If the frequency of surgery for ICH in our community is reflective of current practice patterns in the US, then approximately 6,000 patients in the US have operative removal of ICH annually. Based on practice in our community, about a third of these surgeries would be in patients with cerebellar hemorrhage, while the remaining two thirds would be patients with supratentorial ICH. Many surgeons will operate upon patients with good baseline medical status who are felt to be at risk of imminent herniation and death, and these patients are unlikely to be enrolled in clinical trials such as STICH.

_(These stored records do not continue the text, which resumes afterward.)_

===== config.mk =====
export PLATFORM = sky130hd
export DESIGN_NAME = instr_sequencer
export DESIGN_NICKNAME = d
export VERILOG_FILES = /design/src/rtl/instr_sequencer.sv
export SDC_FILE = /design/constraint.sdc
export NUM_CORES = 1
export LEC_CHECK = 0
export ABC_AREA = 1
export ABC_CLOCK_PERIOD_IN_PS = 1290
export BUFFER_PORTS_ARGS = -buffer_cell sky130_fd_sc_hd__buf_2
export CAP_MARGIN = 20
export CORE_UTILIZATION = 43
export DETAILED_ROUTE_END_ITERATION = 10
export PLACE_DENSITY_LB_ADDON = 0.25
export SLEW_MARGIN = 10
export SYNTH_ARGS = -nofsm -noshare
export SYNTH_HDL_FRONTEND = slang
export SYNTH_SLANG_ARGS = --single-unit

===== constraint.sdc =====
create_clock -name clk -period 1.29 [get_ports clk]
set_input_delay 0.129 -clock clk [delete_from_list [all_inputs] [get_ports clk]]
set_output_delay 0.129 -clock clk [all_outputs]
set_load 0.1 [all_outputs]
$ cat src/rtl/div_frec_pkg.sv
// ----------------------------------------------------------------------------
// div_frec_pkg : shared divider helpers (ratio, counter width, half period)
// Rev 1.0
// ----------------------------------------------------------------------------
`default_nettype none

package div_frec_pkg;

    localparam int C_MIN_DIV = 2;

    function automatic int div_of(input int clk_hz, input int freq);
        return clk_hz / freq;
    endfunction

    function automatic int cw_of(input int div);
        return (div < 2) ? 1 : $clog2(div);
    endfunction

    // Floor of half the period: the low phase length of the square wave.
    function automatic int half_of(input int div);
        return div / 2;
    endfunction

endpackage

`default_nettype wire

$ cat src/rtl/div_frec_multi_if.sv
// ----------------------------------------------------------------------------
// div_frec_multi_if : per-channel enable/clear/tick(/sq) bundle
// Rev 1.0
// ----------------------------------------------------------------------------
`default_nettype none

interface div_frec_multi_if #(
    parameter int CH = 2
);
    logic [CH-1:0] en;
    logic [CH-1:0] clr;
    logic [CH-1:0] tick;
`ifdef DIV_FREC_SQUARE_OUT_EN
    logic [CH-1:0] sq;

    modport master (output en, output clr, input tick, input sq);
    modport slave  (input en, input clr, output tick, output sq);
`else
    modport master (output en, output clr, input tick);
    modport slave  (input en, input clr, output tick);
`endif
endinterface

`default_nettype wire

$ cat src/rtl/div_frec_ch.sv
// ----------------------------------------------------------------------------
// div_frec_ch : one divider channel, counter + tick (+ sq with DIV_FREC_SQUARE_OUT_EN)
// Rev 1.0
// ----------------------------------------------------------------------------
`default_nettype none

module div_frec_ch
    import div_frec_pkg::*;
#(
    parameter int DIV = 10
) (
    input  logic clkIn,
    input  logic rstN,
    input  logic en_i,
    input  logic clr_i,
    output logic tick_o
`ifdef DIV_FREC_SQUARE_OUT_EN
    ,
    output logic sq_o
`endif
);

    localparam int              CW        = cw_of(DIV);
    localparam int              H         = half_of(DIV);
    localparam logic [CW-1:0]   C_LAST    = CW'(DIV - 1);
    localparam logic [CW-1:0]   C_HALF_M1 = CW'(H - 1);

    logic [CW-1:0] cnt_q, cnt_d;
    logic          tick_q, tick_d;
    logic          at_last;

    assign at_last = (cnt_q == C_LAST);

    always_comb begin
        cnt_d  = cnt_q;
        tick_d = 1'b0;
        if (clr_i) begin
            cnt_d = '0;
        end else if (en_i) begin
            cnt_d  = at_last ? '0 : cnt_q + CW'(1);
            tick_d = at_last;
        end
    end

    always_ff @(posedge clkIn or negedge rstN) begin
        if (!rstN) begin
            cnt_q  <= '0;
            tick_q <= 1'b0;
        end else begin
            cnt_q  <= cnt_d;
            tick_q <= tick_d;
        end
    end

    assign tick_o = tick_q;

`ifdef DIV_FREC_SQUARE_OUT_EN
    logic sq_q, sq_d;

    // Falls on the wrap edge so the falling edge lines up with the tick.
    always_comb begin
        sq_d = sq_q;
        if (clr_i) begin
            sq_d = 1'b0;
        end else if (en_i) begin
            if (at_last) begin
                sq_d = 1'b0;
            end else if (cnt_q == C_HALF_M1) begin
                sq_d = 1'b1;
            end
        end
    end

    always_ff @(posedge clkIn or negedge rstN) begin
        if (!rstN) begin
            sq_q <= 1'b0;
        end else begin
            sq_q <= sq_d;
        end
    end

    assign sq_o = sq_q;
`endif

endmodule

`default_nettype wire

$ cat src/rtl/div_frec_multi.sv
// ----------------------------------------------------------------------------
// div_frec_multi : CH independent clock-enable dividers, DIV = CLK_HZ / FREQ
// Optional square-wave outputs: define DIV_FREC_SQUARE_OUT_EN.  Rev 1.0
// ----------------------------------------------------------------------------
`default_nettype none

module div_frec_multi
    import div_frec_pkg::*;
#(
    parameter int CLK_HZ = 100_000_000,
    parameter int FREQ   = 60,
    parameter int CH     = 2
) (
    input  logic             clkIn,
    input  logic             rstN,
    div_frec_multi_if.slave  bus
);

    localparam int DIV = div_of(CLK_HZ, FREQ);

    if (DIV < C_MIN_DIV) begin : g_div_chk
        $fatal(1, "div_frec_multi: DIV=%0d must be at least 2", DIV);
    end

    if (CH < 1) begin : g_ch_chk
        $fatal(1, "div_frec_multi: CH=%0d must be at least 1", CH);
    end

    for (genvar i = 0; i < CH; i++) begin : g_ch
        div_frec_ch #(
            .DIV (DIV)
        ) u_ch (
            .clkIn  (clkIn),
            .rstN   (rstN),
            .en_i   (bus.en[i]),
            .clr_i  (bus.clr[i]),
            .tick_o (bus.tick[i])
`ifdef DIV_FREC_SQUARE_OUT_EN
            ,
            .sq_o   (bus.sq[i])
`endif
        );
    end

endmodule

`default_nettype wire

$ cat src/flat_wrapper.sv
// flat-port wrapper written by rule: the top's interface ports become plain ports
module div_frec_multi_flat import div_frec_pkg::*;
#(
    parameter int CLK_HZ = 100_000_000,
    parameter int FREQ   = 60,
    parameter int CH     = 2
)
  (clkIn, rstN, bus_en, bus_clr, bus_tick);
  div_frec_multi_if #(.CH(CH)) bus_i ();
  input  logic clkIn;
  input  logic rstN;
  input wire logic [$bits(bus_i.en)-1:0] bus_en;
  input wire logic [$bits(bus_i.clr)-1:0] bus_clr;
  output wire logic [$bits(bus_i.tick)-1:0] bus_tick;
  assign bus_i.en = bus_en;
  assign bus_i.clr = bus_clr;
  assign bus_tick = bus_i.tick;
  div_frec_multi #(.CLK_HZ(CLK_HZ), .FREQ(FREQ), .CH(CH)) u_core (.clkIn(clkIn), .rstN(rstN), .bus(bus_i));
endmodule
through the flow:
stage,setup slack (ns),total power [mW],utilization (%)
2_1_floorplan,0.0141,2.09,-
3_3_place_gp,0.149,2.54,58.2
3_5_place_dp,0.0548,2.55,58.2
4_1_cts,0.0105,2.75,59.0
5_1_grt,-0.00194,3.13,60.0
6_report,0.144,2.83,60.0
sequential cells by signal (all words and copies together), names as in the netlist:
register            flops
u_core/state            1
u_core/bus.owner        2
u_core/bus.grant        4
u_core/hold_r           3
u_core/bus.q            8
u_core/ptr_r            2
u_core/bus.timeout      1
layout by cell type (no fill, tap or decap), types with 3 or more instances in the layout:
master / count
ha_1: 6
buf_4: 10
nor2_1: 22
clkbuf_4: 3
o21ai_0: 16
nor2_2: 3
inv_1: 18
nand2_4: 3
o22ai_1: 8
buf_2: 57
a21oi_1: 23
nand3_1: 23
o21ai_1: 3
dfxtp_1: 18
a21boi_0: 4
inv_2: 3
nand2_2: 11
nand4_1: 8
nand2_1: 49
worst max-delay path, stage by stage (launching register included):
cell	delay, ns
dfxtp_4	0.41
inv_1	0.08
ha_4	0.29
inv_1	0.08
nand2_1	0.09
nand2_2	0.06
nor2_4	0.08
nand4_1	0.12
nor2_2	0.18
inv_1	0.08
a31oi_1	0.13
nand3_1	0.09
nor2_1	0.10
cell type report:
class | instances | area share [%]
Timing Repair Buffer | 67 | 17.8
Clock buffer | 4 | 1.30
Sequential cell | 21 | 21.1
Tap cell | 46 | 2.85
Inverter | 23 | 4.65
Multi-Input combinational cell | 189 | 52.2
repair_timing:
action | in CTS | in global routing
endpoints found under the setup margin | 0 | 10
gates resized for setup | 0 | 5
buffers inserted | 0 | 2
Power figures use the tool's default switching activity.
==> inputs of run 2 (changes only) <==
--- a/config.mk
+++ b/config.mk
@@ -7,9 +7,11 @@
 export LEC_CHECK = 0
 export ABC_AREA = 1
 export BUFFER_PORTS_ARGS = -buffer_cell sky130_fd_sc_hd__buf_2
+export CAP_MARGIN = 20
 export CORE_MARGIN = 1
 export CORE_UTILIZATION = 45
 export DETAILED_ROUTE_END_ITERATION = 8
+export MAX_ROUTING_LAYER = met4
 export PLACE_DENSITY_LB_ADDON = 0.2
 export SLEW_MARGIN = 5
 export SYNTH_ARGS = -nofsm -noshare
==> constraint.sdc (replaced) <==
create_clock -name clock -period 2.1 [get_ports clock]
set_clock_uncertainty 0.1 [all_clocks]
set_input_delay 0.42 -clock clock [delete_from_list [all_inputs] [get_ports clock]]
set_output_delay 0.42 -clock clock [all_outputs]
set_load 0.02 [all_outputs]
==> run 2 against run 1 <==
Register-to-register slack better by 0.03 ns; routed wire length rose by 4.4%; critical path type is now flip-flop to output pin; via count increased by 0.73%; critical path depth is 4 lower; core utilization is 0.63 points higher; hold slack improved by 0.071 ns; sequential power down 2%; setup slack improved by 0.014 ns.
$ cat config.mk
export PLATFORM = sky130hd
export DESIGN_NAME = stream_mux_rr_flat
export DESIGN_NICKNAME = d
export VERILOG_FILES = /design/src/rtl/stream_mux_rr_if.sv /design/src/rtl/stream_mux_rr.sv /design/src/flat_wrapper.sv
export SDC_FILE = /design/constraint.sdc
export NUM_CORES = 1
export LEC_CHECK = 0
export CAP_MARGIN = 10
export CORE_ASPECT_RATIO = 1.4
export CORE_UTILIZATION = 40
export DETAILED_ROUTE_END_ITERATION = 10
export GPL_ROUTABILITY_DRIVEN = 1
export PLACE_DENSITY = 0.78
export SYNTH_ARGS = -nofsm -noshare
export SYNTH_HDL_FRONTEND = slang
export SYNTH_SLANG_ARGS = --single-unit
export TNS_END_PERCENT = 50
$ cat constraint.sdc
create_clock -name clk -period 4.3 [get_ports clk]
set_input_delay 0.43 -clock clk [delete_from_list [all_inputs] [get_ports clk]]
set_output_delay 0.43 -clock clk [all_outputs]
set_load 0.1 [all_outputs]
$ cat src/rtl/jtag_unlock_ctrl.sv
// Debug-port unlock controller: serial key compare, failed-attempt counting and sticky lockout.
// Optional auto-relock timer is compiled in with `define JTAG_UNLOCK_TIMEOUT_EN.
module jtag_unlock_ctrl #(
  parameter int unsigned KEY_W     = 16,
  parameter logic [KEY_W-1:0] KEY  = 16'hA5C3,
  parameter int unsigned MAX_TRIES = 3,
  parameter int unsigned TIMEOUT   = 255
) (
  input  logic                           clk,
  input  logic                           reset,
  input  logic                           key_valid,
  input  logic                           key_bit,
  input  logic                           relock,
  output logic                           o_unlock,
  output logic                           o_lockout,
  output logic                           o_pass,
  output logic                           o_fail,
  output logic [$clog2(MAX_TRIES+1)-1:0] o_tries
);

  localparam int unsigned TW  = $clog2(MAX_TRIES + 1);
  localparam int unsigned CW  = $clog2(KEY_W);

  if (KEY_W < 2 || MAX_TRIES < 1 || TIMEOUT < 1) begin : g_bad_param
    $error("jtag_unlock_ctrl: illegal parameter value");
  end

  typedef enum logic [1:0] {StLocked, StCheck, StUnlocked, StLockout} state_e;

  state_e           state;
  logic [CW-1:0]    cnt;
  logic [KEY_W-1:0] sr;
  logic [TW-1:0]    tries_inc;

`ifdef JTAG_UNLOCK_TIMEOUT_EN
  localparam int unsigned TMW = $clog2(TIMEOUT + 1);
  logic [TMW-1:0] timer;
`endif

  always_comb begin
    tries_inc = o_tries + TW'(1);
  end

  always_ff @(posedge clk) begin
    if (reset) begin
      state     <= StLocked;
      cnt       <= '0;
      sr        <= '0;
      o_tries   <= '0;
      o_unlock  <= 1'b0;
      o_lockout <= 1'b0;
      o_pass    <= 1'b0;
      o_fail    <= 1'b0;
`ifdef JTAG_UNLOCK_TIMEOUT_EN
      timer     <= '0;
`endif
    end else begin
      o_pass <= 1'b0;
      o_fail <= 1'b0;
      case (state)
        StLocked: begin
          // relock aborts a partial key and discards any bit offered in the same cycle
          if (relock) begin
            cnt <= '0;
          end else if (key_valid) begin
            sr <= {sr[KEY_W-2:0], key_bit};
            if (cnt == CW'(KEY_W - 1)) begin
              cnt   <= '0;
              state <= StCheck;
            end else begin
              cnt <= cnt + CW'(1);
            end
          end
        end
        StCheck: begin
          if (sr == KEY) begin
            state    <= StUnlocked;
            o_pass   <= 1'b1;
            o_unlock <= 1'b1;
            o_tries  <= '0;
`ifdef JTAG_UNLOCK_TIMEOUT_EN
            timer    <= TMW'(TIMEOUT);
`endif
          end else begin
            o_fail <= 1'b1;
            if (o_tries != TW'(MAX_TRIES)) begin
              o_tries <= tries_inc;
            end
            if (tries_inc == TW'(MAX_TRIES)) begin
              state     <= StLockout;
              o_lockout <= 1'b1;
            end else begin
              state <= StLocked;
            end
          end
        end
        StUnlocked: begin
          if (relock) begin
            state    <= StLocked;
            o_unlock <= 1'b0;
          end
`ifdef JTAG_UNLOCK_TIMEOUT_EN
          else if (timer == TMW'(1)) begin
            state    <= StLocked;
            o_unlock <= 1'b0;
            timer    <= '0;
          end else begin
            timer <= timer - TMW'(1);
          end
`endif
        end
        StLockout: begin
          o_unlock  <= 1'b0;
          o_lockout <= 1'b1;
        end
        default: begin
          state <= StLocked;
        end
      endcase
    end
  end

endmodule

Our study had several limitations. Because of retrospective patient identification in both groups, we were unable to evaluate the decision-making process regarding the role of surgical management of ICH. Another limitation of our study is the infrequency of stereotactic ICH evacuation in our population in 2005. It is not known how frequently these procedures are performed in the United States. Thus, the practice pattern in our community might not be reflective of practice elsewhere. We were not able to evaluate functional outcomes in the 2005 group and, thus, cannot compare outcome measures other than mortality between groups. Also, we have previously found that the International Classification of Diseases–Ninth Revision codes used in 1988 likely missed 5 to 10% of ICH cases in our community that year (4). If an additional 17 patients with supratentorial ICH were identified in 1988 and none had surgery, the frequency of surgery for ICH in 1988 would have been 14% compared with 7% in 2005. Also, if half of these additional 17 patients died, supratentorial ICH mortality would have remained 46% for 1988. Thus, we do not believe these missed cases would have had a significant impact on our findings. Finally, our findings represent 2 snapshots in time (1988 and 2005), and we are unable to state that this represents a “trend” in surgical management of ICH. We examined crude surgical rates for spontaneous ICH within our population from epidemiological data collected in 1999 and found that surgery was performed on 17 of 249 (6.8%) ICH patients, a rate similar to that in 2005. Unfortunately, we were unable to comprehensively compare surgical and nonsurgical candidates in 1999 in the same way as the 1988 and 2005 groups because hemorrhage volume data were not collected for the 1999 group. Thus, these data were not presented but do suggest that neurosurgeons were performing fewer operations before publication of the STICH trial.

In summary, the lower frequency of surgery in 2005, compared with 1988, may reflect trials that suggest no clear benefit to surgery after ICH and data indicating the poor outcome of patients with very large hemorrhages at presentation. Given similar ICH case-fatality rates in 1988 and 2005, innovative clinical trials to improve ICH patient outcomes are warranted.